十九話
カードもテーブルも、霧のようになって消え去った。残ったのはビオスフティスとイズミだけ。
「ただの小娘かと思ったが、どうやらそうでもなかったみたいだな」
ビオフスティスが薄く笑った。どこか楽しそうにも見えた。
「これで満足ですか?」
「ああ、満足したよ。お前も満足だろ? 私の主人になるんだからな」
「私が訊いているのはそういうことではありません」
「ではどういうことだ?」
「試練の内容についてですよ。アナタもわかっているはずです」
ビオフスティスが小さくため息をついた。
「はっきり言ったらどうなんだ?」
イズミは彼女をキッと睨んだ。そこには明確な敵愾心があった。試練に打ち勝ち、魔導書を手にした。それでもなお、まだ勝負はついてないと言っている。
「手加減、しましたね」
「目ざとい小娘だな」
「それは認めたと受け取っていいんですね」
「構わない。だが正確には違うぞ」
「正確だろうがなんだろうが、手を抜いていたことには変わりありません」
「まあ聞け。そうだな、どこから説明したらいいものか……」
ビオフスティスは顎に指を当て、斜め上に視線を向けた。
「まずお前は契約の試練というものを勘違いしているな」
「勘違い、ですか?」
「ああ、そうだ。では訊こう。契約の試練とはなんのためにあると思う?」
「それは魔導書を所有するにあたって相応しいかを見極めるためでは?」
「ほら、今お前は自分で答えを言ったじゃないか」
「答え……」
イズミは地面に視線を落とす。魔導書がとてつもない力を持っている、というのはすべての人間が共通に持っている認識だ。それは兵器と言っても過言ではない。契約の試練とはその兵器を使うためのテストのようなもの。魔導書という兵器を「持つ」ためや「得る」ためのものではないのだ。そう「使う」ためのテストなのだ。

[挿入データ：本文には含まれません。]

This design comes from an exercise in tuning for small area, a short achievable clock period and few clock cycles per item on the open sky130 flow, not from production work. In this exercise RTL edits were held to simulation tests only and were not proved equivalent to the original. Power figures rest on the tool's default switching activity, not on a simulated workload.

==> flow/design.v (outline; a module is shown in full before it is edited, if it fits) <==
// module cdd_pipe_ctrl: 25 lines
// module cdd_stage1: 1266 lines
// module cdd_stage2: 623 lines
// module cdd_final: 335 lines
// module cdd_clean: 40 lines
// module calendar_date_difference: 94 lines
module calendar_date_difference (
  input  logic                           clk_i,
  input  logic                           rst_ni,
  input  logic                           in_valid_i,
  output logic                           in_ready_o,
  input  logic [cdd_pkg::YEAR_W-1:0]     first_year_i,
  input  logic [cdd_pkg::MONTH_W-1:0]    first_month_i,
  input  logic [cdd_pkg::DAY_W-1:0]      first_day_i,
  input  logic [cdd_pkg::YEAR_W-1:0]     second_year_i,
  input  logic [cdd_pkg::MONTH_W-1:0]    second_month_i,
  input  logic [cdd_pkg::DAY_W-1:0]      second_day_i,
  output logic                           out_valid_o,
  input  logic                           out_ready_i,
  output logic [cdd_pkg::DIFF_W-1:0]     day_difference_o
);
  // ...
==> flow/flow/run.sh <==
#!/bin/bash
# Layout flow: the standard flow (standard.sh) with two changes:
# - the buffers that buffer_ports puts on every input and output port are
#   sky130_fd_sc_hd__buf_1 instead of the cell OpenROAD picks by default;
# - Yosys's synth skips its quick internal ABC pass (SYNTH_ARGS=-noabc), so
#   the full adders written in the RTL reach extract_fa as written; the
#   technology mapping ABC pass after it runs as usual.
set -euo pipefail
export BUFFER_PORTS_ARGS="-buffer_cell sky130_fd_sc_hd__buf_1"
export SYNTH_ARGS="-noabc"
bash standard.sh finish > standard_flow.log 2>&1
==> flow/standard.sh <==
#!/bin/bash
# synth_recipe.tcl (not shown) runs the flow's synth.tcl, then flattens the netlist and writes it again
# the make line also repeats each setting of config.mk as NAME=value (left out here)
make -C /OpenROAD-flow-scripts/flow DESIGN_CONFIG=/design/flow/config.mk WORK_HOME=/design/flow/orfs CLKGATE_MAP_FILE= SYNTH_SCRIPT=/design/flow/synth_recipe.tcl "${@:-finish}"
==> flow/config.mk <==
export PLATFORM = sky130hd
export DESIGN_NAME = calendar_date_difference
export DESIGN_NICKNAME = calendar_date_difference
export VERILOG_FILES = /design/flow/design.v
export SDC_FILE = /design/flow/constraint.sdc
export NUM_CORES = 4
export LEC_CHECK = 0
export CAP_MARGIN = 20
export CORE_MARGIN = 2
export CORE_UTILIZATION = 40
export SETUP_SLACK_MARGIN = 2.4
export SLEW_MARGIN = 20
==> flow/constraint.sdc <==
create_clock -name core_clock -period 7.0 [get_ports {clk_i}]
set_input_delay 1.4000 -clock core_clock [delete_from_list [all_inputs] [get_ports {clk_i}]]
set_output_delay 1.4000 -clock core_clock [all_outputs]
set_load 0.01 [all_outputs]
==> results.tsv, run 1 <==
metric	value	unit
status	complete, no violations	
worst setup margin	2.56	ns
combinational family with the most area after synthesis	adder cells	
Mapped Area	11200	um^2
Total GRT Usage	15.6	%
via count	7341	
R2R Path End	cs_q[9]	
post-synthesis cell type count	65	
CTS tree	done	
placed cell area	11800	um^2
n_diodes	0	
maxcap violations	0	
total power	6290	uW
DP HPWL	18700	um
most frequent cells after synthesis	inv_1, fa_1, ha_1, edfxtp_1, nor2_1	
FF-to-FF setup slack	2.56	ns
Pint	3460	uW
hold-fix buffers at CTS	0	
H-tree level count	3	
Crit path top cell by count	fa_1	
gpl congestion	0.883	
post-cts gate resize count	2	
Reg with most FFs	cs_q	
sequential group share of total power	22.4	%
# DRC	0	
slew margin rel.	54.2	%
first-pass GRT wire length	36000	um
Crit. End Element	flop	
met2 Use GR	25.6	%
WP depth	12	
FP Rows	61	
type of the most critical hold path	flop to flop	
P_clk	483	uW
Slew Viols, Final	0	
Power Dens Cells	518	nW/um^2
dpl ws	1.96	ns
Syn Inst Count	1079	
fraction of area in multi-input gates	60.4	%
Testbench counts, summed over its fixed seeds: cycles 24,016, items 24,000.
==> inputs of run 2 (changes only) <==
--- a/flow/config.mk
+++ b/flow/config.mk
@@ -9,4 +9,4 @@
 export CORE_MARGIN = 2
 export CORE_UTILIZATION = 40
-export SETUP_SLACK_MARGIN = 2.4
+export SETUP_SLACK_MARGIN = 2.6
 export SLEW_MARGIN = 20
==> run 2 against run 1 <==
Against the previous run:
- still clean on timing, DRC and antenna
- die area did not move
- critical path depth did not move
- synthesized cell count unchanged
- total power rose by 0.53%
- area after synthesis is the same
- largest cell class unchanged
==> results.tsv, run 2 <==
metric	value	unit	change
post-synthesis cell type count	65		unchanged
Hold Crit Depth	1		
largest registers	cs_q: 43 flops, dt_q: 12 flops		
WL final	22000	um	
Cell Chain, Critical Path	buf_1 -> fa_1 -> inv_1 -> fa_1 -> inv_1 -> ha_1 -> or4_1 -> nor3_1 -> a21oi_1 -> a21oi_1 -> a31oi_4 -> nor4_2		
num ports	74		
Syn Nets	1395		
dpl ws	1.96	ns	unchanged
Synth Flop Type	edfxtp_1		
Antenna Violating Nets Remaining	0		
Req. time, crit path	7.18	ns	
most common cell in the netlist	inv_1		
DP HPWL	18700	um	unchanged
Area Growth Syn to Fin	9.61	%	
vias in the first global route	7281		
core area	27700	um^2	
Yosys top cell by area	edfxtp_1		
Peak supply drop	232	uV	
Skew-Pair Late Insertion Delay	0.35	ns	
CTS Buf Count	9		
1st-pass router iterations	5		
R2R Path End	cs_q[13]		
FP Rows	61		unchanged
maxcap violations	0		unchanged
Layout Cells excl Fill	1519		
hold endpoint	u_ctrl.v2_q		
final setup fails	0		
slowest CP cell	fa_1		
initial antenna violation count	0		
Power Dens Cells	513	nW/um^2	-0.83%
Clock Skews	0.00916	ns	
Hold Path Origin	u_ctrl.v1_q		
critical path data arrival time	4.47	ns	
RSZ-0062 raised after global routing	yes		
asr flop ratio synth	2.04	%	
Nets	1452		
Slew Viols, Final	0		unchanged
Crit. End Element	flop		
flops & latches, synth	98		
Hold Fails Final Rpt	0		
Reg with most FFs	cs_q		
n_diodes	0		unchanged
clock-pin slew on the worst setup and hold paths	0.07	ns	
clock sinks	98		
gpl congestion	0.883		unchanged
leakage power	0.00539	uW	
via count	7372		+0.42%
worst setup margin	2.71	ns	+0.146 ns
Yosys warnings	4		
dominant cells by area after synthesis	edfxtp_1, fa_1, ha_1		
pin count of the biggest net entering global routing	54		
die area	29400	um^2	
PortBufs	73		
total gr overflow	0		
hold-fix buffers at CTS	0		unchanged
register area share after synthesis	26.1	%	
Initial DRC Count	346		
Startpoint Class	primary input		
Clock Path Buffers	2		
H-tree level count	3		unchanged
post-route cell area	12300	um^2	
Root Driver	clkbuf_16		
Syn Inst Count	1079		unchanged
Wirelength per Cell	14.5	um	
Achievable Freq	233	MHz	
CTS tree	done		
worst-margin pin slew	0.659	ns	
CP Class	primary input to flop		
max reg flops	43		
via/cell ratio	4.85		
slew margin rel.	56.0	%	+1.9 points
first-pass GRT wire length	36000	um	+0.23%
number of synthesized flops with an enable pin	96		
die height	172	um	
Mapped Area	11200	um^2	unchanged
top cell type's share of synthesized area	25.7	%	
layout cells sized above 1	6.66	%	
slowest cell delay on critical path	0.55	ns	
Period Utilization, post-route	61.4	%	
placed cell area	11800	um^2	unchanged
most frequent cells after synthesis	inv_1, fa_1, ha_1, edfxtp_1, nor2_1		
most common library cell in the layout ignoring fill and taps	inv_1		
reg2reg start	gb_q		
status	complete, no violations		
commonest cells after routing, fill and taps aside	inv_1, fa_1, ha_1		
post-layout min period	4.30	ns	
Die Wd	172	um	
Reg2Reg Depth	10		
FF-to-FF setup slack	2.75	ns	+0.19 ns
Avg Cell Area, Syn	10.4	um^2	
CP Max Fanout	6		
type of the most critical hold path	flop to flop		
# DRC	0		unchanged
final setup TNS	0	ns	
placed insts	1495		
initial core utilization	40.6	%	
Total GRT Usage	15.6	%	+0.050 points
[run 2: cell counts after synthesis]
Identical to the previous run, type by type.
[run 2: per-stage QoR]
stage / utilization, % / hold slack (ns) / total power [uW]
after floorplan: - / 0.435 / 5070
after global placement: 42.5 / 0.449 / 5810
after detailed placement: 42.5 / 0.465 / 5930
after CTS: 43.9 / 0.485 / 6430
after global routing: 44.4 / 0.509 / 7170
final: 44.4 / 0.473 / 6320
[run 2: per-layer routing]
layer / up-vias / global-route usage (%) / routed length [um] / part of all wire (%)
met2: 114 / 25.7 / 10200 / 46
met4: 0 / 4.24 / 409 / 1.9
met1: 3522 / 21.9 / 10700 / 48
met5: - / 0 / 0 / 0
met3: 24 / 1.77 / 736 / 3.3
li1: 3712 / - / - / -
[run 2: how the worst max path moves through the flow]
stage / start / to / slack, ns / cells after the start
after global routing: second_year_i[4] / dt_q[10] / 2.52 / 16
after detailed placement: first_year_i[7] / dt_q[10] / 1.96 / 15
after floorplan: ga_q / cs_q[9] / 2.63 / 13
after global placement: first_year_i[6] / dt_q[10] / 2.08 / 15
after CTS: second_year_i[13] / dt_q[10] / 2.57 / 15
final: first_year_i[5] / ga_q / 2.71 / 12
[run 2: cell type report]
type,count,area (um^2)
timing repair buffer,85,379
inverter,209,785
sequential,98,2930
tap,378,473
multi-input combinational,733,7450
fill,2623,15400
clock buffer,10,239
clock inverter,6,57.6
[run 2: where the power goes]
| part | internal (uW) | switching (uW) | leakage [uW] |
|---|---|---|---|
| clock | 259 | 224 | 0.000147 |
| sequential | 1220 | 186 | 0.000992 |
| combinational | 2000 | 2430 | 0.00425 |
[run 2: what timing repair did]
action                     CTS  global route
gates resized for setup     10            32
buffers inserted             2             6
setup endpoints to repair   13            22
gates cloned                 0             0
pin swaps                    0            13
[run 2: cell families (layout without fill, tap and decap cells)]
family | count (synthesis) | in the layout | share of synthesized area [%]
AOI/OAI and AO/OA | 178 | 178 | 10.4
xor gates and xnor gates | 81 | 81 | 6.31
adders and majority gates | 267 | 267 | 38.8
buffers and inverters | 248 | 310 | 9.03
DFF | 98 | 98 | 26.1
muxes | 4 | 4 | 0.356
and+or+nand+nor | 203 | 203 | 8.94
[run 2: critical path, delay by kind of cell]
| family | cells | cell delay [ns] |
|---|---|---|
| fa+ha+maj | 3 | 1.39 |
| simple gates | 3 | 0.93 |
| compound gates | 3 | 0.46 |
| buf+inv | 3 | 0.29 |
==> inputs of run 3 (changes only) <==
--- a/flow/config.mk
+++ b/flow/config.mk
@@ -9,4 +9,5 @@
 export CORE_MARGIN = 2
 export CORE_UTILIZATION = 40
-export SETUP_SLACK_MARGIN = 2.6
+export CTS_BUF_LIST = sky130_fd_sc_hd__clkbuf_8
+export SETUP_SLACK_MARGIN = 2.9
 export SLEW_MARGIN = 20
==> run 3 against run 2 <==
Against the previous run:
- largest cell class unchanged
- non-clock buffer count rose by 24
- sequential cell count stayed put
- critical endpoint is now cs_q[9]
- core utilization grew 1.9 points
- highest routed layer unchanged
- clock skew grew 0.0076 ns
- critical path depth shrank 2
==> results.tsv, run 3 <==
metric	value	unit	change
register area share after synthesis	26.1	%	unchanged
pin count of the biggest net entering global routing	55		+1.9%
gpl congestion	0.858		-2.8%
Peak supply drop	238	uV	+2.3%
hold-fix buffers at CTS	0		unchanged
Layout Cells excl Fill	1543		+1.6%
n_diodes	0		unchanged
Period Utilization, post-route	58.8	%	-2.5 points
Hold Crit Depth	1		unchanged
post-synthesis cell type count	65		unchanged
Power Dens Cells	509	nW/um^2	-0.92%
1st-pass router iterations	4		-1
Multi-input gate area	7830	um^2	+5.1%
Skew-Pair Late Insertion Delay	0.38	ns	+0.03 ns
most common library cell in the layout ignoring fill and taps	inv_1		
Nets	1476		+1.7%
maxcap violations	0		unchanged
status	complete, no violations		
top cell type's share of synthesized area	25.7	%	unchanged
Root Driver	clkbuf_8		
die height	172	um	unchanged
first-pass GRT wire length	37700	um	+4.7%
FP Rows	61		unchanged
Clock Skews	0.0167	ns	+0.00757 ns
Reg with most FFs	cs_q		
CTS Buf Count	9		unchanged
Wirelength per Cell	14.9	um	+3.2%
post-layout min period	4.12	ns	-0.178 ns
Startpoint Class	flop		
slew margin rel.	39.2	%	-17 points
via/cell ratio	4.86		about the same
DP HPWL	18900	um	+0.94%
clock-pin slew on the worst setup and hold paths	0.10	ns	+0.03 ns
dominant cells by area after synthesis	edfxtp_1, fa_1, ha_1		
asr flop ratio synth	2.04	%	unchanged
Yosys warnings	4		unchanged
# fillers	2625		+0.076%
most frequent cells after synthesis	inv_1, fa_1, ha_1, edfxtp_1, nor2_1		
Syn Inst Count	1079		unchanged
initial antenna violation count	0		unchanged
Antenna Violating Nets Remaining	0		unchanged
type of the most critical hold path	flop to flop		
# DRC	0		unchanged
CP Class	flop to flop		
largest registers	cs_q: 43 flops, dt_q: 12 flops		
vias in the first global route	7435		+2.1%
Total GRT Usage	16.3	%	+0.66 points
Area Growth Syn to Fin	14.4	%	
Syn Nets	1395		unchanged
total gr overflow	0		unchanged
Mapped Area	11200	um^2	unchanged
Slew Viols, Final	0		unchanged
placed insts	1495		unchanged
flops & latches, synth	98		unchanged
num ports	74		unchanged
number of synthesized flops with an enable pin	96		unchanged
final setup fails	0		unchanged
most common cell in the netlist	inv_1		
Achievable Freq	243	MHz	+4.3%
Hold Fails Final Rpt	0		unchanged
layout cells sized above 1	15.5	%	+8.9 points
initial core utilization	40.6	%	unchanged
CP Max Fanout	3		-3
Clock Path Buffers	2		unchanged
commonest cells after routing, fill and taps aside	inv_1, fa_1, ha_1		
WL final	23000	um	+4.8%
worst-margin pin slew	0.903	ns	+0.244 ns
Reg2Reg Depth	10		unchanged
CTS tree	done		
Initial DRC Count	410		+18%
max reg flops	43		unchanged
critical path data arrival time	4.26	ns	-0.21 ns
Synth Flop Type	edfxtp_1		
H-tree level count	3		unchanged
RSZ-0062 raised after global routing	yes		
clock sinks	98		unchanged
core area	27700	um^2	unchanged
PortBufs	73		unchanged
Reg area	2930	um^2	unchanged
Crit. End Element	flop		
leakage power	0.00556	uW	+3.1%
final setup TNS	0	ns	unchanged
Die Wd	172	um	unchanged
Avg Cell Area, Syn	10.4	um^2	unchanged
Req. time, crit path	7.14	ns	-0.04 ns
via count	7495		+1.7%
die area	29400	um^2	unchanged
Yosys top cell by area	edfxtp_1		
## run 3: cell counts after synthesis
No cell type changed its count.
## run 3: cell families (layout without fill, tap and decap cells)
| group | Yosys count | count (layout) | synth area share [%] |
|---|---|---|---|
| adders and majority gates | 267 | 267 | 38.8 |
| buffers and inverters | 248 | 334 | 9.03 |
| and+or+nand+nor | 203 | 203 | 8.94 |
| muxes | 4 | 4 | 0.356 |
| DFF | 98 | 98 | 26.1 |
| AOI/OAI and AO/OA | 178 | 178 | 10.4 |
| xor gates and xnor gates | 81 | 81 | 6.31 |
## run 3: critical path: stages (launching register included)
cell	delay (ns)
edfxtp_1	0.50
ha_4	0.34
ha_4	0.12
inv_2	0.03
fa_2	0.53
fa_2	0.44
fa_2	0.36
fa_2	0.57
fa_2	0.45
fa_1	0.49
inv_1	0.03
## run 3: metal layers
metal / track usage, % / wire [um] / vias up
li1: - / - / 3753
met1: 23.1 / 11000 / 3583
met2: 26.6 / 10800 / 132
met3: 1.77 / 797 / 27
met4: 4.42 / 432 / 0
met5: 0 / 0 / -
## run 3: path summary, 6_finish.rpt
kind                                   from  slack, ns           to
worst max-delay path                   gb_q       2.88      cs_q[9]
worst min-delay path            u_ctrl.v1_q       0.48  u_ctrl.v2_q
worst max register to register         gb_q       2.88      cs_q[9]
worst min register to register  u_ctrl.v1_q       0.48  u_ctrl.v2_q
max in group asynchronous            rst_ni       6.11  u_ctrl.v2_q
min in group asynchronous            rst_ni       0.77  u_ctrl.v1_q
## run 3: per-stage QoR
step / area [um^2] / util, % / worst slack, ns / hold WS, ns / power (uW)
after global routing: 12800 / 46.4 / 2.73 / 0.505 / 7390
after CTS: 12300 / 44.3 / 2.83 / 0.486 / 6360
final: 12800 / 46.4 / 2.88 / 0.482 / 6530
after detailed placement: 11900 / 43.0 / 2.23 / 0.463 / 5930
after global placement: 11900 / 43.0 / 2.30 / 0.455 / 5840
after floorplan: 11400 / - / 2.86 / 0.435 / 5100
## run 3: layout make-up
class | instances | area share (%)
inverters | 209 | 6.11
multi-input cells | 733 | 60.9
repair buffers | 109 | 4.89
clock buffers | 10 | 1.07
clock inverters | 6 | 0.516
flip-flops and latches | 98 | 22.8
well taps | 378 | 3.68
## run 3: power by group
part           leakage, uW  total (uW)  switching [uW]  internal (uW)
clock network     0.000100         376             200            175
registers         0.000992        1430             205           1230
logic              0.00447        4730            2520           2210
total              0.00556        6530            2920           3610
## run 3: timing repair
item | in CTS | in global routing
gates resized for setup | 27 | 103
buffers inserted | 6 | 26
endpoints found under the setup margin | 22 | 39
pin swaps | 6 | 43
==> inputs of run 4 (changes only) <==
--- a/flow/config.mk
+++ b/flow/config.mk
@@ -10,4 +10,4 @@
 export CORE_UTILIZATION = 40
 export CTS_BUF_LIST = sky130_fd_sc_hd__clkbuf_8
-export SETUP_SLACK_MARGIN = 2.9
+export SETUP_SLACK_MARGIN = 3.1
 export SLEW_MARGIN = 20
==> run 4 against run 3 <==
Against the previous run:
- clock power down 14%
- clock skew down 0.0040 ns
- critical path depth unchanged
- final cell count up 1.7%
- count of clock-buffer cells in the layout down 1
- area after synthesis unchanged
- fmax down 0.45%
- combinational power up 8.7%
==> results.tsv, run 4 <==
metric	value	unit	change
Clock Path Buffers	2		unchanged
Die Wd	172	um	unchanged
CTS Buf Count	9		unchanged
maxcap violations	0		unchanged
1st-pass router iterations	4		unchanged
worst-margin pin slew	1.02	ns	+0.112 ns
most common cell in the netlist	inv_1		
asr flop ratio synth	2.04	%	unchanged
DP HPWL	19000	um	+0.79%
post-route cell area	13400	um^2	+4.3%
FF-to-FF setup slack	2.86	ns	-0.02 ns
Crit. End Element	flop		
Reg with most FFs	cs_q		
Peak supply drop	233	uV	-1.8%
Req. time, crit path	7.13	ns	about the same
WL final	24000	um	+4.3%
Nets	1503		+1.8%
slowest cell delay on critical path	0.56	ns	about the same
Slew Viols, Final	0		unchanged
PortBufs	73		unchanged
Initial DRC Count	278		-32%
number of synthesized flops with an enable pin	96		unchanged
clock sinks	98		unchanged
layout cells sized above 1	22.3	%	+6.8 points
H-tree level count	3		unchanged
Area Growth Syn to Fin	19.3	%	
most common library cell in the layout ignoring fill and taps	inv_1		
Period Utilization, post-route	59.1	%	+0.27 points
RSZ-0062 raised after global routing	yes		
type of the most critical hold path	flop to flop		
vias in the first global route	7936		+6.7%
Root Driver	clkbuf_8		
via/cell ratio	4.89		+0.73%
register area share after synthesis	26.1	%	unchanged
post-layout min period	4.14	ns	+0.0186 ns
Wirelength per Cell	15.3	um	+2.5%
worst setup margin	2.86	ns	-0.0186 ns
CP Max Fanout	4		+1
dominant cells by area after synthesis	edfxtp_1, fa_1, ha_1		
Antenna Violating Nets Remaining	0		unchanged
largest registers	cs_q: 43 flops, dt_q: 12 flops		
slowest CP cell	fa_2		
top cell type's share of synthesized area	25.7	%	unchanged
CTS tree	done		
FP Rows	61		unchanged
first-pass GRT wire length	39100	um	+3.7%
Hold Fails Final Rpt	0		unchanged
total power	6900	uW	+5.6%
via count	7682		+2.5%
most frequent cells after synthesis	inv_1, fa_1, ha_1, edfxtp_1, nor2_1		
n_diodes	0		unchanged
status	complete, no violations		
flops & latches, synth	98		unchanged
Total GRT Usage	16.8	%	+0.52 points
# DRC	0		unchanged
pin count of the biggest net entering global routing	55		unchanged
Startpoint Class	flop		
Synth Flop Type	edfxtp_1		
Syn Nets	1395		unchanged
Yosys top cell by area	edfxtp_1		
clock-pin slew on the worst setup and hold paths	0.10	ns	about the same
Mapped Area	11200	um^2	unchanged
Avg Cell Area, Syn	10.4	um^2	unchanged
Crit path top cell by count	fa_2		
die area	29400	um^2	unchanged
core area	27700	um^2	unchanged
critical path data arrival time	4.27	ns	about the same
CP Class	flop to flop		
gpl congestion	0.852		-0.75%
Power Dens Cells	515	nW/um^2	+1.2%
leakage power	0.00576	uW	+3.6%
initial antenna violation count	0		unchanged
placed cell area	12000	um^2	+0.63%
Clock Skews	0.0127	ns	-0.00402 ns
max reg flops	43		unchanged
Syn Inst Count	1079		unchanged
Cell Chain, Critical Path	ha_4 -> ha_4 -> inv_2 -> fa_2 -> fa_2 -> fa_2 -> fa_2 -> fa_2 -> fa_1 -> inv_1		
slew margin rel.	32.3	%	-6.9 points
commonest cells after routing, fill and taps aside	inv_1, fa_1, ha_1		
final setup TNS	0	ns	unchanged
die height	172	um	unchanged
Yosys warnings	4		unchanged
Achievable Freq	242	MHz	-0.45%
total gr overflow	0		unchanged
dpl ws	2.21	ns	-0.0208 ns
Skew-Pair Late Insertion Delay	0.38	ns	about the same
initial core utilization	40.6	%	unchanged
post-synthesis cell type count	65		unchanged
Final Util	48.4	%	+2.0 points
num ports	74		unchanged
final setup fails	0		unchanged
run 4: timing repair:
action                                  in CTS  in global routing
endpoints found under the hold margin        0                  0
gates resized for setup                    110                 88
hold buffers                                 0                  0
gates cloned                                 0                  1
buffers inserted                            35                 24
pin swaps                                   46                 64
endpoints found under the setup margin      47                 44
run 4: critical path, delay by kind of cell (launching register included):
family	cells	cell delay (ns)
fa+ha+maj	8	3.29
flops	1	0.52
buf+inv	2	0.07
run 4: cell families (layout without fill, tap and decap cells):
kind of cell    Yosys count  in the layout  share of synthesized area (%)
buf+inv                 248            361                           9.03
fa+ha+maj               267            267                           38.8
simple gates            203            203                           8.94
flops                    98             98                           26.1
mux                       4              4                          0.356
compound gates          178            178                           10.4
xor+xnor                 81             81                           6.31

「剣や銃は誰でも持つことはできる。でもそれをちゃんと使うにはちゃんとした知識がいるし、場所によっては免許がいる」
「いいぞ、近付いてきた」
「つまり試練に合格したということは、魔導書を使う準備ができたということ。ないし、使うための資格があると認められたということ」
「そうだ。もう一つ付け加えるのであれば、契約の試練というのはただのデスゲームではないということだ。手を抜いたのではないんだよ。お前の思考能力や判断能力が一定のレベルに達した、ないし達していると判断するためのものなんだ。お前が私の判断基準を上回った。それだけのことだ」
ビオフスティスは「他にはなにか?」と首をかしげて見せた。
「言い分はよくわかりました。でも、納得はできません」
「今はそれでいい。きっと分かる日が来る。それが試合であるのか、それとも勝負であるのか。がむしゃらに全力を尽くすことが正解なのかどうか。お前はまだ若い。これから培っていって欲しいものだ」
天から光が降り注ぐ。この光の正体を、イズミは感覚的に理解していた。
「さあいくぞ、我が主よ」
イズミの身体が光に解けていく。
「そう、ですね。話はこれからいくらでもできますから」
「怖い女を主人に選んでしまったようだ」
その言葉を聞き、イズミは失笑した。彼女は確かに「選んだ」と言ったのだ。伝説の魔導書に選ばれた。今までの自分にはない、誇らしいという感情だった。